Cyberattacks are rarely as simple structured as they are often portrayed in the media. State-sponsored, targeted attacks in particular – for example CRASHOVERRIDE, the Windows Exchange exploits by hacker group Hafnium and the SolarWinds1 incident – follow a complex sequence. To that end, defense contractor Lockheed Martin has developed the Cyber Kill Chain^® concept to better classify and describe cyberattacks on enterprises. Though, it offers only a rough outline and focuses on IT and classic malware. For this reason, the MITRE ATT&CK^® framework has become established for industrial automation networks and more complex attack campaigns (see Fig. 1). MITRE ATT&CK^® not only adds additional steps that have been observed in targeted attacks. The framework also describes their typical techniques.

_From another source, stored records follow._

## config.mk

```make
export PLATFORM = sky130hd
export DESIGN_NAME = disp_frame_sequencer_flat
export DESIGN_NICKNAME = d
export VERILOG_FILES = /design/src/rtl/disp_frame_sequencer_if.sv /design/src/rtl/disp_frame_sequencer.sv /design/src/flat_wrapper.sv
export SDC_FILE = /design/constraint.sdc
export NUM_CORES = 1
export LEC_CHECK = 0
export ABC_AREA = 1
export CAP_MARGIN = 40
export CORE_ASPECT_RATIO = 0.8
export CORE_MARGIN = 4
export CORE_UTILIZATION = 45
export DETAILED_ROUTE_END_ITERATION = 8
export PLACE_DENSITY = 0.71
export SLEW_MARGIN = 20
export SYNTH_ARGS = -nofsm -noshare
export SYNTH_HDL_FRONTEND = slang
export SYNTH_SLANG_ARGS = --single-unit
```

## constraint.sdc

```tcl
create_clock -name clk -period 2.2 [get_ports clk]
set_input_delay 0.22 -clock clk [delete_from_list [all_inputs] [get_ports clk]]
set_output_delay 0.22 -clock clk [all_outputs]
set_load 0.02 [all_outputs]
```

## src/rtl/disp_frame_sequencer_if.sv

```systemverilog
// Bundles the configuration, host handshake and datapath strobe signals of the
// display frame sequencer. The sequencer uses the master view; the host and
// datapath use the slave view.
interface disp_frame_sequencer_if #(
    parameter int CW = 10
);
    logic          enable;
    logic [CW-1:0] cfg_hb;
    logic [CW-1:0] cfg_aip;
    logic [CW-1:0] cfg_vb;
    logic [CW-1:0] cfg_ail;
    logic          fill_done;
    logic          host_buf;
    logic          host_ready;
    logic [CW:0]   px_cnt;
    logic [CW:0]   line_cnt;
    logic          active;
    logic          frame_start;
    logic          re0;
    logic          re1;
    logic          inc_addr0;
    logic          inc_addr1;
    logic          reset_addr0;
    logic          reset_addr1;
    logic          sel_buf0;
    logic          sel_buf1;
    logic          sel_blank;
    logic          underrun;

    modport master (
        input  enable, cfg_hb, cfg_aip, cfg_vb, cfg_ail, fill_done,
        output host_buf, host_ready, px_cnt, line_cnt, active, frame_start,
               re0, re1, inc_addr0, inc_addr1, reset_addr0, reset_addr1,
               sel_buf0, sel_buf1, sel_blank, underrun
    );

    modport slave (
        output enable, cfg_hb, cfg_aip, cfg_vb, cfg_ail, fill_done,
        input  host_buf, host_ready, px_cnt, line_cnt, active, frame_start,
               re0, re1, inc_addr0, inc_addr1, reset_addr0, reset_addr1,
               sel_buf0, sel_buf1, sel_blank, underrun
    );
endinterface

```

## src/rtl/disp_frame_sequencer.sv

```systemverilog
// Display frame sequencer: runs the raster counters, owns the ping-pong
// buffer state (EMPTY/FULL/READING) shared between host fill and display read,
// and produces the read, address and frame-mux strobes for the datapath.
// Frame-level decisions (config latch, buffer pick, release) are all taken on
// the clock edge that enters a frame-start cycle.
module disp_frame_sequencer #(
    parameter int CW = 10
) (
    input logic                    clk,
    input logic                    reset,
    disp_frame_sequencer_if.master bus
);

    typedef enum logic [1:0] {
        BUF_EMPTY   = 2'd0,
        BUF_FULL    = 2'd1,
        BUF_READING = 2'd2
    } buf_state_t;

    localparam logic [CW:0] ONE = (CW+1)'(1);

    buf_state_t    buf_state [2];
    logic          host_buf_q;
    logic          running;
    logic [CW:0]   px_q;
    logic [CW:0]   line_q;
    logic [CW-1:0] hb_q;
    logic [CW-1:0] vb_q;
    logic [CW:0]   len_q;
    logic [CW:0]   height_q;
    logic          rd_valid;
    logic          rd_buf;
    logic          underrun_q;
    logic          frame_start_q;
    logic          rst_addr0_q;
    logic          rst_addr1_q;

    logic          last_px;
    logic          new_frame;
    logic          pick_valid;
    logic          pick_buf;
    logic [CW-1:0] aip_c;
    logic [CW-1:0] ail_c;
    logic [CW:0]   len_next;
    logic [CW:0]   height_next;
    logic          active_c;
    logic          sel0_c;
    logic          sel1_c;

    // Frame boundary detection, clamped config and the buffer pick, all from pre-update registers.
    always_comb begin
        last_px     = (px_q == len_q - ONE);
        new_frame   = !running || (last_px && (line_q == height_q - ONE));
        aip_c       = (bus.cfg_aip == '0) ? CW'(1) : bus.cfg_aip;
        ail_c       = (bus.cfg_ail == '0) ? CW'(1) : bus.cfg_ail;
        len_next    = {1'b0, bus.cfg_hb} + {1'b0, aip_c};
        height_next = {1'b0, bus.cfg_vb} + {1'b0, ail_c};
        pick_valid  = 1'b0;
        pick_buf    = 1'b0;
        if (buf_state[0] == BUF_FULL && buf_state[1] == BUF_FULL) begin
            pick_valid = 1'b1;
            pick_buf   = host_buf_q;
        end else if (buf_state[0] == BUF_FULL) begin
            pick_valid = 1'b1;
            pick_buf   = 1'b0;
        end else if (buf_state[1] == BUF_FULL) begin
            pick_valid = 1'b1;
            pick_buf   = 1'b1;
        end
    end

    // Raster counters, buffer ownership and frame-start strobes.
    always_ff @(posedge clk or posedge reset) begin
        if (reset) begin
            buf_state[0]  <= BUF_EMPTY;
            buf_state[1]  <= BUF_EMPTY;
            host_buf_q    <= 1'b0;
            running       <= 1'b0;
            px_q          <= '0;
            line_q        <= '0;
            hb_q          <= '0;
            vb_q          <= '0;
            len_q         <= ONE;
            height_q      <= ONE;
            rd_valid      <= 1'b0;
            rd_buf        <= 1'b0;
            underrun_q    <= 1'b0;
            frame_start_q <= 1'b0;
            rst_addr0_q   <= 1'b0;
            rst_addr1_q   <= 1'b0;
        end else begin
            frame_start_q <= 1'b0;
            rst_addr0_q   <= 1'b0;
            rst_addr1_q   <= 1'b0;

            // The host only ever writes an EMPTY buffer, so this never collides with the read side.
            if (bus.fill_done && buf_state[host_buf_q] == BUF_EMPTY) begin
                buf_state[host_buf_q] <= BUF_FULL;
                host_buf_q            <= ~host_buf_q;
            end

            if (!bus.enable) begin
                running  <= 1'b0;
                px_q     <= '0;
                line_q   <= '0;
                rd_valid <= 1'b0;
                if (rd_valid) begin
                    buf_state[rd_buf] <= BUF_FULL;
                end
            end else begin
                running <= 1'b1;
                if (new_frame) begin
                    px_q          <= '0;
                    line_q        <= '0;
                    frame_start_q <= 1'b1;
                    hb_q          <= bus.cfg_hb;
                    vb_q          <= bus.cfg_vb;
                    len_q         <= len_next;
                    height_q      <= height_next;
                    if (rd_valid) begin
                        buf_state[rd_buf] <= BUF_EMPTY;
                    end
                    if (pick_valid) begin
                        buf_state[pick_buf] <= BUF_READING;
                        rd_valid            <= 1'b1;
                        rd_buf              <= pick_buf;
                        rst_addr0_q         <= ~pick_buf;
                        rst_addr1_q         <= pick_buf;
                    end else begin
                        rd_valid   <= 1'b0;
                        underrun_q <= 1'b1;
                    end
                end else if (last_px) begin
                    px_q   <= '0;
                    line_q <= line_q + ONE;
                end else begin
                    px_q <= px_q + ONE;
                end
            end
        end
    end

    assign active_c = running && (px_q >= {1'b0, hb_q}) && (line_q >= {1'b0, vb_q});
    assign sel0_c   = active_c && rd_valid && !rd_buf;
    assign sel1_c   = active_c && rd_valid && rd_buf;

    assign bus.host_buf    = host_buf_q;
    assign bus.host_ready  = (buf_state[host_buf_q] == BUF_EMPTY);
    assign bus.px_cnt      = px_q;
    assign bus.line_cnt    = line_q;
    assign bus.active      = active_c;
    assign bus.frame_start = frame_start_q;
    assign bus.re0         = sel0_c;
    assign bus.re1         = sel1_c;
    assign bus.inc_addr0   = sel0_c;
    assign bus.inc_addr1   = sel1_c;
    assign bus.reset_addr0 = rst_addr0_q;
    assign bus.reset_addr1 = rst_addr1_q;
    assign bus.sel_buf0    = sel0_c;
    assign bus.sel_buf1    = sel1_c;
    assign bus.sel_blank   = !(sel0_c || sel1_c);
    assign bus.underrun    = underrun_q;

endmodule

```

## src/flat_wrapper.sv

```systemverilog
// flat-port wrapper written by rule: the top's interface ports become plain ports
module disp_frame_sequencer_flat 
#(
    parameter int CW = 10
)
  (clk, reset, bus_enable, bus_cfg_hb, bus_cfg_aip, bus_cfg_vb, bus_cfg_ail, bus_fill_done, bus_host_buf, bus_host_ready, bus_px_cnt, bus_line_cnt, bus_active, bus_frame_start, bus_re0, bus_re1, bus_inc_addr0, bus_inc_addr1, bus_reset_addr0, bus_reset_addr1, bus_sel_buf0, bus_sel_buf1, bus_sel_blank, bus_underrun);
  disp_frame_sequencer_if #(.CW(CW)) bus_i ();
  input logic clk;
  input logic reset;
  input wire logic [$bits(bus_i.enable)-1:0] bus_enable;
  input wire logic [$bits(bus_i.cfg_hb)-1:0] bus_cfg_hb;
  input wire logic [$bits(bus_i.cfg_aip)-1:0] bus_cfg_aip;
  input wire logic [$bits(bus_i.cfg_vb)-1:0] bus_cfg_vb;
  input wire logic [$bits(bus_i.cfg_ail)-1:0] bus_cfg_ail;
  input wire logic [$bits(bus_i.fill_done)-1:0] bus_fill_done;
  output wire logic [$bits(bus_i.host_buf)-1:0] bus_host_buf;
  output wire logic [$bits(bus_i.host_ready)-1:0] bus_host_ready;
  output wire logic [$bits(bus_i.px_cnt)-1:0] bus_px_cnt;
  output wire logic [$bits(bus_i.line_cnt)-1:0] bus_line_cnt;
  output wire logic [$bits(bus_i.active)-1:0] bus_active;
  output wire logic [$bits(bus_i.frame_start)-1:0] bus_frame_start;
  output wire logic [$bits(bus_i.re0)-1:0] bus_re0;
  output wire logic [$bits(bus_i.re1)-1:0] bus_re1;
  output wire logic [$bits(bus_i.inc_addr0)-1:0] bus_inc_addr0;
  output wire logic [$bits(bus_i.inc_addr1)-1:0] bus_inc_addr1;
  output wire logic [$bits(bus_i.reset_addr0)-1:0] bus_reset_addr0;
  output wire logic [$bits(bus_i.reset_addr1)-1:0] bus_reset_addr1;
  output wire logic [$bits(bus_i.sel_buf0)-1:0] bus_sel_buf0;
  output wire logic [$bits(bus_i.sel_buf1)-1:0] bus_sel_buf1;
  output wire logic [$bits(bus_i.sel_blank)-1:0] bus_sel_blank;
  output wire logic [$bits(bus_i.underrun)-1:0] bus_underrun;
  assign bus_i.enable = bus_enable;
  assign bus_i.cfg_hb = bus_cfg_hb;
  assign bus_i.cfg_aip = bus_cfg_aip;
  assign bus_i.cfg_vb = bus_cfg_vb;
  assign bus_i.cfg_ail = bus_cfg_ail;
  assign bus_i.fill_done = bus_fill_done;
  assign bus_host_buf = bus_i.host_buf;
  assign bus_host_ready = bus_i.host_ready;
  assign bus_px_cnt = bus_i.px_cnt;
  assign bus_line_cnt = bus_i.line_cnt;
  assign bus_active = bus_i.active;
  assign bus_frame_start = bus_i.frame_start;
  assign bus_re0 = bus_i.re0;
  assign bus_re1 = bus_i.re1;
  assign bus_inc_addr0 = bus_i.inc_addr0;
  assign bus_inc_addr1 = bus_i.inc_addr1;
  assign bus_reset_addr0 = bus_i.reset_addr0;
  assign bus_reset_addr1 = bus_i.reset_addr1;
  assign bus_sel_buf0 = bus_i.sel_buf0;
  assign bus_sel_buf1 = bus_i.sel_buf1;
  assign bus_sel_blank = bus_i.sel_blank;
  assign bus_underrun = bus_i.underrun;
  disp_frame_sequencer #(.CW(CW)) u_core (.clk(clk), .reset(reset), .bus(bus_i));
endmodule
```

This results in 14 attack phases (or tactics) with around 107 techniques (as of May 2021).

Disruption in 14 Steps

Before the network is attacked, there is usually an extensive phase of reconnaissance (1). Information about the target such as company structure, employees, suppliers, contacts, infrastructure, and background information from the target’s website is collected. This is followed by the weaponization (2), i.e. suitable attack methods are selected to gain access to the company network, including waterholing, spear phishing, bruteforce, default passwords from darknet lists as well as vulnerabilities in devices and software. Both phases or tactics occur outside the target network and thus outside the scope of the various security mechanisms (firewall, VPN, IDS, SIEM, OT monitoring) in the enterprise.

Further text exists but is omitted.